Park Sook Ryun, Ryu Min-Hee, Ryoo Baek-Yeol, Beck Mo Youl, Lee In Soon, Choi Mi Jung, Lee Mi Woo, Kang Yoon-Koo
Department of Oncology, Asan Medical Center, University of Ulsan College of Medicine, Seoul, Korea.
Department of Dermatology, Asan Medical Center, University of Ulsan College of Medicine, Seoul, Korea.
Cancer Res Treat. 2016 Jan;48(1):162-70. doi: 10.4143/crt.2015.017. Epub 2015 Sep 1.
This study evaluated the incidence of imatinib-associated skin rash, the interventional outcomes of severe rash, and impact of severe rash on the outcomes of imatinib treatment in gastrointestinal stromal tumor (GIST) patients.
A total of 620 patients were administered adjuvant or palliative imatinib for GIST at Asan Medical Center between January 2000 and July 2012. This analysis focused on a group of 42 patients who developed a severe rash requiring major interventions, defined as dose interruption or reduction of imatinib or systemic steroid use.
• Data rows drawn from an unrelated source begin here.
--- src/rtl/hazard_ctrl.sv ---
// hazard_ctrl: pipeline hazard FSM issuing load-use stalls, multiply/divide holds and branch redirects.
// Optional HAZARD_PERF_EN adds stall/redirect performance counters.
module hazard_ctrl #(
    parameter int MDU_CYCLES = 4,
    parameter int REG_W      = 5
) (
    input  logic             clock,
    input  logic             reset,
    input  logic [REG_W-1:0] id_rs,
    input  logic [REG_W-1:0] id_rt,
    input  logic             id_use_rs,
    input  logic             id_use_rt,
    input  logic             ex_load,
    input  logic [REG_W-1:0] ex_rd,
    input  logic             br_taken,
    input  logic [0:31]      br_target,
    input  logic             mdu_start,
    output logic             stall,
    output logic             pc_pulse,
    output logic [0:31]      pc_in,
    output logic             flush_id,
    output logic             hold_ex
`ifdef HAZARD_PERF_EN
    ,
    output logic [31:0]      perf_stall_cnt,
    output logic [31:0]      perf_flush_cnt
`endif
);
    typedef enum logic [1:0] {RUN, LD_STALL, MDU_BUSY, REDIRECT} state_t;

    state_t     state, nxt;
    logic [3:0] cnt, cnt_nxt;
    logic       hazard;

    assign hazard = ex_load && ex_rd != '0 &&
                    ((id_use_rs && id_rs == ex_rd) || (id_use_rt && id_rt == ex_rd));

    always_comb begin
        nxt     = state;
        cnt_nxt = cnt;
        case (state)
            RUN: begin
                if (br_taken)
                    nxt = REDIRECT;
                else if (mdu_start) begin
                    nxt     = MDU_BUSY;
                    cnt_nxt = 4'(MDU_CYCLES - 1);
                end else if (hazard)
                    nxt = LD_STALL;
            end
            MDU_BUSY: begin
                nxt     = cnt == 4'd0 ? RUN : MDU_BUSY;
                cnt_nxt = cnt == 4'd0 ? 4'd0 : cnt - 4'd1;
            end
            default: nxt = RUN;
        endcase
    end

    // Outputs are decoded from the next state so they register on the same edge as the state.
    always_ff @(posedge clock) begin
        if (reset) begin
            state    <= RUN;
            cnt      <= 4'd0;
            stall    <= 1'b0;
            hold_ex  <= 1'b0;
            pc_pulse <= 1'b0;
            flush_id <= 1'b0;
            pc_in    <= '0;
        end else begin
            state    <= nxt;
            cnt      <= cnt_nxt;
            stall    <= nxt == LD_STALL || nxt == MDU_BUSY;
            hold_ex  <= nxt == MDU_BUSY;
            pc_pulse <= nxt == REDIRECT;
            flush_id <= nxt == REDIRECT;
            if (nxt == REDIRECT)
                pc_in <= br_target;
        end
    end

`ifdef HAZARD_PERF_EN
    always_ff @(posedge clock) begin
        if (reset) begin
            perf_stall_cnt <= '0;
            perf_flush_cnt <= '0;
        end else begin
            perf_stall_cnt <= perf_stall_cnt + 32'(stall);
            perf_flush_cnt <= perf_flush_cnt + 32'(pc_pulse);
        end
    end
`endif
endmodule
Of the 620 patients treated with imatinib, 148 patients (23.9%) developed an imatinib-associated skin rash; 42 patients (6.8%) developed a severe rash requiring major intervention. Of these, 28 patients (66.8%) successfully continued imatinib with interventions. Serial blood eosinophil levels during imatinib treatment were associated with skin rash and severity. A significant association was observed between successful intervention and blood eosinophil level at the time of intervention initiation. In metastatic settings, patients with severe rash requiring major interventions tended to show poorer progression-free survival than patients who did not require major intervention and patients with no rash, although this finding was not statistically significant (p=0.326).
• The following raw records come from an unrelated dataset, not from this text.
[config.mk]
export PLATFORM = sky130hd
export DESIGN_NAME = load_store_unit_flat
export DESIGN_NICKNAME = d
export VERILOG_FILES = /design/src/rtl/riscv_mem_pkg.sv /design/src/rtl/load_store_unit_if.sv /design/src/rtl/load_store_unit_load_extract.sv /design/src/rtl/load_store_unit.sv /design/src/flat_wrapper.sv
export SDC_FILE = /design/constraint.sdc
export NUM_CORES = 1
export LEC_CHECK = 0
export CELL_PAD_IN_SITES_DETAIL_PLACEMENT = 1
export CELL_PAD_IN_SITES_GLOBAL_PLACEMENT = 1
export CORE_MARGIN = 2
export CORE_UTILIZATION = 33
export DETAILED_ROUTE_END_ITERATION = 10
export PLACE_DENSITY = 0.9
export SLEW_MARGIN = 20
export SYNTH_ARGS = -nofsm -noshare
export SYNTH_HDL_FRONTEND = slang
export SYNTH_HIERARCHICAL = 1
export SYNTH_SLANG_ARGS = --single-unit
export TNS_END_PERCENT = 10
[constraint.sdc]
create_clock -name clk -period 2.8 [get_ports clk]
set_clock_uncertainty 0.2 [all_clocks]
set_input_delay 0.56 -clock clk [delete_from_list [all_inputs] [get_ports clk]]
set_output_delay 0.56 -clock clk [all_outputs]
set_load 0.005 [all_outputs]
[src/rtl/riscv_mem_pkg.sv]
// riscv_mem_pkg: RV32I access-size encodings and load/store unit state type
package riscv_mem_pkg;
    localparam logic [2:0] F3_B  = 3'b000;
    localparam logic [2:0] F3_H  = 3'b001;
    localparam logic [2:0] F3_W  = 3'b010;
    localparam logic [2:0] F3_BU = 3'b100;
    localparam logic [2:0] F3_HU = 3'b101;
    typedef enum logic {IDLE, RMW_WR} lsu_state_t;
endpackage

[src/rtl/load_store_unit_if.sv]
// load_store_unit_if: pipeline request side and word-only memory data port
interface load_store_unit_if #(parameter int ADDR_W = 32, parameter int DATA_W = 32);
    logic              req_valid;
    logic              req_load;
    logic              req_store;
    logic [2:0]        funct3;
    logic [ADDR_W-1:0] addr;
    logic [DATA_W-1:0] store_data;
    logic              stall;
    logic [DATA_W-1:0] load_result;
    logic              load_valid;
    logic              misaligned;
    logic [ADDR_W-1:0] mem_addr;
    logic [DATA_W-1:0] mem_wdata;
    logic              mem_read;
    logic              mem_write;
    logic [DATA_W-1:0] mem_rdata;
    modport master (
        output req_valid, req_load, req_store, funct3, addr, store_data, mem_rdata,
        input  stall, load_result, load_valid, misaligned, mem_addr, mem_wdata, mem_read, mem_write
    );
    modport slave (
        input  req_valid, req_load, req_store, funct3, addr, store_data, mem_rdata,
        output stall, load_result, load_valid, misaligned, mem_addr, mem_wdata, mem_read, mem_write
    );
endinterface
By aggressive treatment of severe rash through modification of imatinib dose or use of systemic steroid, the majority of patients can continue on imatinib. In particular, imatinib dose intensity can be maintained with use of systemic steroid. Measuring the blood eosinophil levels may be helpful in guiding the management plan for skin rash regarding the intensity and duration of interventions.
本研究评估了伊马替尼相关皮疹的发生率、严重皮疹的干预结果以及严重皮疹对胃肠道间质瘤(GIST)患者伊马替尼治疗结果的影响。
2000年1月至2012年7月期间,共有620例患者在峨山医学中心接受伊马替尼辅助或姑息治疗GIST。本分析聚焦于一组42例出现严重皮疹且需要进行重大干预的患者,重大干预定义为伊马替尼剂量中断或减少或使用全身性类固醇。
在接受伊马替尼治疗的620例患者中,148例(23.9%)出现伊马替尼相关皮疹;42例(6.8%)出现需要重大干预的严重皮疹。其中,28例(66.8%)通过干预成功继续使用伊马替尼。伊马替尼治疗期间的系列血嗜酸性粒细胞水平与皮疹及严重程度相关。在开始干预时,成功干预与血嗜酸性粒细胞水平之间观察到显著关联。在转移性情况下,需要进行重大干预的严重皮疹患者的无进展生存期往往比不需要重大干预的患者和无皮疹患者更差,尽管这一发现无统计学意义(p=0.326)。
通过调整伊马替尼剂量或使用全身性类固醇积极治疗严重皮疹,大多数患者可以继续使用伊马替尼。特别是,使用全身性类固醇可维持伊马替尼剂量强度。测量血嗜酸性粒细胞水平可能有助于指导关于皮疹干预强度和持续时间的管理计划。